Dear God, what kind of man was he becoming? He stripped off his soiled nightshirt and stood shivering. The dark suited him. He liked the way it blacked out everything. It was only the future that was bright.
Thirteen
THE COUNTESS’S SON WAS FEARLESS. JENS COULD NOT DENY that. He bobbed over every obstacle Jens set him to. He was not a talkative child, but as he spent his days incarcerated with a dry stick of a tutor, who could blame him for keeping his words locked inside his head? But he would release great whoops of childish joy when his stubby little pony took off in sudden darts of energy, the boy’s heels drumming its fat sides. A trickle of sun flashed through the trees, sending arcs of light bounding across the trails.

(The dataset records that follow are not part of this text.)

Setup of v11:
// alu_top
module alu_top (
    input             clk,
    input      [7:0]  a,
    input      [7:0]  b,
    input      [3:0]  sel,
    output reg [15:0] out
);
make LEC_CHECK=0 ABC_AREA=0 CAP_MARGIN=0 CELL_PAD_IN_SITES_DETAIL_PLACEMENT=2 CELL_PAD_IN_SITES_GLOBAL_PLACEMENT=2 CORE_ASPECT_RATIO=0.86 CORE_MARGIN=6 CORE_UTILIZATION=70 CTS_CLUSTER_DIAMETER=335 GPL_ROUTABILITY_DRIVEN=0 GPL_TIMING_DRIVEN=1 HOLD_SLACK_MARGIN=0.28 PLACE_DENSITY=0.53 SETUP_SLACK_MARGIN=5.0 SLEW_MARGIN=40 TNS_END_PERCENT=45 finish   # period 45.0 ns
run.sh (not shown) runs the stock make flow with config.mk's settings and CLKGATE_MAP_FILE=.
v11: GPL-0301 in 3_1_place_gp_skip_io -> run aborted
### v11 -> v38
==> flow/config.mk <==
export PLATFORM = sky130hd
export DESIGN_NAME = alu_top
export DESIGN_NICKNAME = alu_top
export VERILOG_FILES = /design/flow/design.v
export SDC_FILE = /design/flow/constraint.sdc
export NUM_CORES = 4
export LEC_CHECK = 0
export ABC_AREA = 1
export CAP_MARGIN = 0
export CELL_PAD_IN_SITES_GLOBAL_PLACEMENT = 0
export CORE_ASPECT_RATIO = 0.86
export CORE_MARGIN = 2
export CORE_UTILIZATION = 26
export CTS_CLUSTER_DIAMETER = 335
export GPL_ROUTABILITY_DRIVEN = 0
export PLACE_DENSITY_LB_ADDON = 0.1
export SLEW_MARGIN = 40
export TNS_END_PERCENT = 60
==> flow/constraint.sdc <==
create_clock -name core_clock -period 19.3 [get_ports {clk}]
set_input_delay 3.8600 -clock core_clock [delete_from_list [all_inputs] [get_ports {clk}]]
set_output_delay 3.8600 -clock core_clock [all_outputs]
set_load 0.01 [all_outputs]
--- outcome ---
Of v11 and v38, only v11 never reached the final stage. v11: aborted in 3_1_place_gp_skip_io (tool error). Of v38 and v11, it is v38 that has the higher vertical extent of the die. Re simple-gate share of the synthesized area: v11 was lower than v38. v11 → v38: post-synthesis share of cell area spent on and-or and or-and gates now smaller; number of instances in the synthesized netlist now larger. Summary — initial standard-cell utilization of the core, v38 relative to v11: lower, by 46 points. Status: synthesis area per yosys parity (v11, v38). Taking v11 as the reference, in v38 area fraction in full adders, half adders and majority gates held steady, mux contribution to synthesized area shrank by 4.5 points, per-instance average area after synthesis down about 14%.
### v38 -> v51
diff --git a/flow/config.mk b/flow/config.mk
--- a/flow/config.mk
+++ b/flow/config.mk
@@ -9,10 +9,13 @@
 export CAP_MARGIN = 0
-export CELL_PAD_IN_SITES_GLOBAL_PLACEMENT = 0
+export CELL_PAD_IN_SITES_DETAIL_PLACEMENT = 2
+export CELL_PAD_IN_SITES_GLOBAL_PLACEMENT = 2
 export CORE_ASPECT_RATIO = 0.86
 export CORE_MARGIN = 2
-export CORE_UTILIZATION = 26
+export CORE_UTILIZATION = 70
 export CTS_CLUSTER_DIAMETER = 335
 export GPL_ROUTABILITY_DRIVEN = 0
-export PLACE_DENSITY_LB_ADDON = 0.1
+export GPL_TIMING_DRIVEN = 1
+export HOLD_SLACK_MARGIN = 0.28
+export PLACE_DENSITY = 0.53
 export SLEW_MARGIN = 40
-export TNS_END_PERCENT = 60
+export TNS_END_PERCENT = 45
==> flow/constraint.sdc <==
create_clock -name core_clock -period 45.0 [get_ports {clk}]
set_input_delay 9.0000 -clock core_clock [delete_from_list [all_inputs] [get_ports {clk}]]
set_output_delay 9.0000 -clock core_clock [all_outputs]
set_load 0.01 [all_outputs]
## What came out
Comparing v38 with v51, the count of library flops with an enable pin came out essentially unchanged. Delta (v51 minus v38): share of the synthesized netlist area taken by xor and xnor gates level; width of the die now sits lower; total cell area reported by yosys after synthesis has remained practically unchanged; placeable core region now smaller. The flow ended early for v51: it failed with a tool error in 3_1_place_gp_skip_io. Going from v38 to v51, the die height was found to have gone down by 73 um. | count of standard-cell rows | higher: v38 |. Between v38 and v51, the flow reports die outline area decreasing by more than half. Re synthesized area: no difference whatsoever between v51 and v38.
Modified inputs, v40 compared to v51
==> flow/config.mk <==
export PLATFORM = sky130hd
export DESIGN_NAME = alu_top
export DESIGN_NICKNAME = alu_top
export VERILOG_FILES = /design/flow/design.v
export SDC_FILE = /design/flow/constraint.sdc
export NUM_CORES = 4
export LEC_CHECK = 0
export ABC_AREA = 1
export CAP_MARGIN = 20
export CORE_MARGIN = 2
export CORE_UTILIZATION = 67
export PLACE_DENSITY_LB_ADDON = 0.3
export SLEW_MARGIN = 20
==> flow/constraint.sdc <==
create_clock -name core_clock -period 32.0 [get_ports {clk}]
set_input_delay 6.4000 -clock core_clock [delete_from_list [all_inputs] [get_ports {clk}]]
set_output_delay 6.4000 -clock core_clock [all_outputs]
set_load 0.01 [all_outputs]
==> comparison <==
v40 | status: complete | timing, DRC, antenna: pass
Diff v51 -> v40: die width -6.9 um, chip area went up, area after synthesis saw little to no change, count of standard-cell rows rose by 9.8%, cell count after synthesis barely changed.
v51 -> v40: xor and xnor fraction of the mapped netlist area delta 0, exact match

* * *

== exp/nickel ==
alu_top again, from the RTL that the note above started with.
Settings: LEC_CHECK=0, CAP_MARGIN=20, CELL_PAD_IN_SITES_GLOBAL_PLACEMENT=3, CORE_ASPECT_RATIO=0.79, CORE_MARGIN=2, CORE_UTILIZATION=40, CTS_CLUSTER_DIAMETER=393, CTS_CLUSTER_SIZE=100, PLACE_DENSITY=0.43, SETUP_SLACK_MARGIN=2.94, SLEW_MARGIN=40, TNS_END_PERCENT=10; clock period 19.3 ns.
Status exp/nickel: flow complete, layout not clean - setup timing
Inputs modified between exp/nickel and exp/cedar:
- CTS_CLUSTER_DIAMETER: 393 -> unset
- GPL_TIMING_DRIVEN: unset -> 0
- CAP_MARGIN: 20 -> 15
- PLACE_DENSITY_LB_ADDON: unset -> 0.1
- TNS_END_PERCENT: 10 -> 5
- PLACE_DENSITY: 0.43 -> unset
- CTS_CLUSTER_SIZE: 100 -> unset
- CORE_UTILIZATION: 40 -> 33
Notes after the runs:
[flow] exp/cedar | stages: complete | final checks: fail | reason: setup timing
In exp/nickel the implementation completed, yet the final layout does not meet the checks, the culprit being setup timing.
Against exp/nickel, exp/cedar comes in 7.4 points higher on fraction of the cycle the final worst path needs.
exp/cedar reports its startpoint of the worst setup timing path as b_q[5] while exp/nickel reports b_q[6].
Flop-to-flop setup slack, exp/cedar and exp/nickel: smaller value in exp/cedar
exp/nickel reports its capture point of the worst path as out[1] while exp/cedar reports out[11].
[compare] base=exp/nickel new=exp/cedar: wire length closely matched the old numbers, number of instances in the placed design decreased by 308 relative to the old numbers, clock-cell share of area closely matched the old numbers.
Relative to exp/cedar, the following input files were edited for exp/delta:
- SLEW_MARGIN: 40 -> 20
- GPL_TIMING_DRIVEN: 0 -> unset
- CORE_ASPECT_RATIO: 0.79 -> unset
- SETUP_SLACK_MARGIN: 2.94 -> unset
- TNS_END_PERCENT: 5 -> unset
- CAP_MARGIN: 15 -> 20
- PLACE_DENSITY_LB_ADDON: 0.1 -> unset
- CORE_UTILIZATION: 33 -> 68
- CELL_PAD_IN_SITES_GLOBAL_PLACEMENT: 3 -> unset
- the clock period (ns, I/O delays scaled along): 19.3 -> 34.3
Results
- Between exp/cedar and exp/delta, the flow reports final area decreasing by more than 10%.
- Between exp/cedar and exp/delta, the cell count went down.
- Between exp/cedar and exp/delta, floorplan core area decreased.
- Initial antenna violation count: exp/cedar vs exp/delta identical
- exp/delta finished end to end and its layout was clean on timing, DRC and antenna.
- Between exp/delta and exp/cedar, sequential share of layout area is higher for exp/delta, exp/cedar comes in under that.
- In exp/delta, relative area change from synthesis to final layout is lower than in exp/cedar.
For exp/tundra, these inputs were changed with respect to exp/delta:
- CORE_UTILIZATION: 68 -> 40
- the clock period (ns, I/O delays scaled along): 34.3 -> 30.6
Findings:
Final critical-path share of the clock period (lower): exp/delta. Fmax | exp/tundra vs exp/delta | exp/tundra faster. The capture point of the worst path comes out out[11] in one run and out[2] in the other, namely in exp/delta and exp/tundra respectively. Largest net degree at the start of global routing across exp/delta and exp/tundra: no real change. The routability-driven placement congestion ratio of exp/tundra falls short of that of exp/delta by about 6.6%. Between exp/delta and exp/tundra, the multi-input gate share of the layout cell area is lower for exp/tundra. On final critical-path required period, the lower figure sits with exp/tundra, not exp/delta. Final wirelength on exp/tundra is up relative to exp/delta. Overall die height (higher): exp/tundra.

“Alexei,” Jens called over his shoulder, “let’s head down to the stream.”
“Can I jump it?” the boy yelled.
“You fell off last time.”
“It didn’t hurt.”
His mother had complained that her son’s shoulder was black for a fortnight and had forbidden them to jump the stream again till he was older.
He grinned at Jens. “I won’t fall.”
“Promise?”
“I promise.”
“Keep your heels down, boy.”
They barged through the undergrowth to where the stream carved a path through the black earth. The boy’s cheeks were red. Jens watched his small hands tighten on the reins; a quick kick and the pony gathered itself for the jump, but at the last moment Alexei yanked hard on the reins, forcing the pony to skid to a halt. The small figure leapt out of the saddle and dropped to his knees in the freezing water.
“Get out,” Jens ordered.
But the boy was holding a dog. Or rather, a dog’s head. The large brown body lay under the water, but Alexei had lifted its head above the ice to allow the animal to breathe. He was stroking its wet muzzle, pulling weeds from its eyes.
“Alexei, leave it. It’s dead.”
“No.”
“Come out of the water. You’ll freeze to death.”
“No.??
?
Alexei had never defied him before. Jens swung from his saddle and heaved the lifeless animal out of the water. It was a large hound with rough black fur and white young teeth. It lay limp in his arms, soaking his clothes, and with Alexei still hanging on to one of its dripping ears, they waded back onto dry land.
“I want to bring it home,” Alexei said.
“Why?”
The boy clutched the sodden head to his chest. “If I die in a river, I want someone to bury me.”
Jens couldn’t argue with that. He strapped the dog onto the pony’s back with his belt, then lifted Alexei onto Hero and swung up behind. He wrapped the shivering boy in the folds of his coat and rode fast.
“Uncle Jens, did you ever have a dog?”
“Yes. When I was a boy, a strong sled dog. All heart and teeth, he was. Gave me a few scars to remember him by. Every boy should have a dog.”
The small head nodded, then swiveled around, and eager eyes gazed up at him.
Jens sighed. “I’ll speak to your mother.”
Fourteen
JENS CALLED ON VALENTINA AS HE’D PROMISED. HE STOOD on the doorstep and felt as awkward as a young dolt from the fields with straw in his hair. It was laughable. He had wined and dined the finest ladies of St. Petersburg’s elite without batting an eyelid, except to flirt with them. Yet this tender slip of a girl could make his feet feel too big and his shoulders too broad just by turning her head on that neck of hers and letting her velvet brown eyes study him for a moment too long. There was a music in her movements that made others clumsy, even in the way she had uncoiled from the filthy floor of the sleigh and settled on the seat beside him. As smooth as the breath of a summer breeze on the Neva.
The door was opened by a liveried footman who showed him into the reception hall. Impressive indeed. Jens glanced around at the gilt chandelier and the marble statues that lined the niches in the walls. Russians loved to display their wealth as ostentatiously as peacocks unfurl their gaudy tails.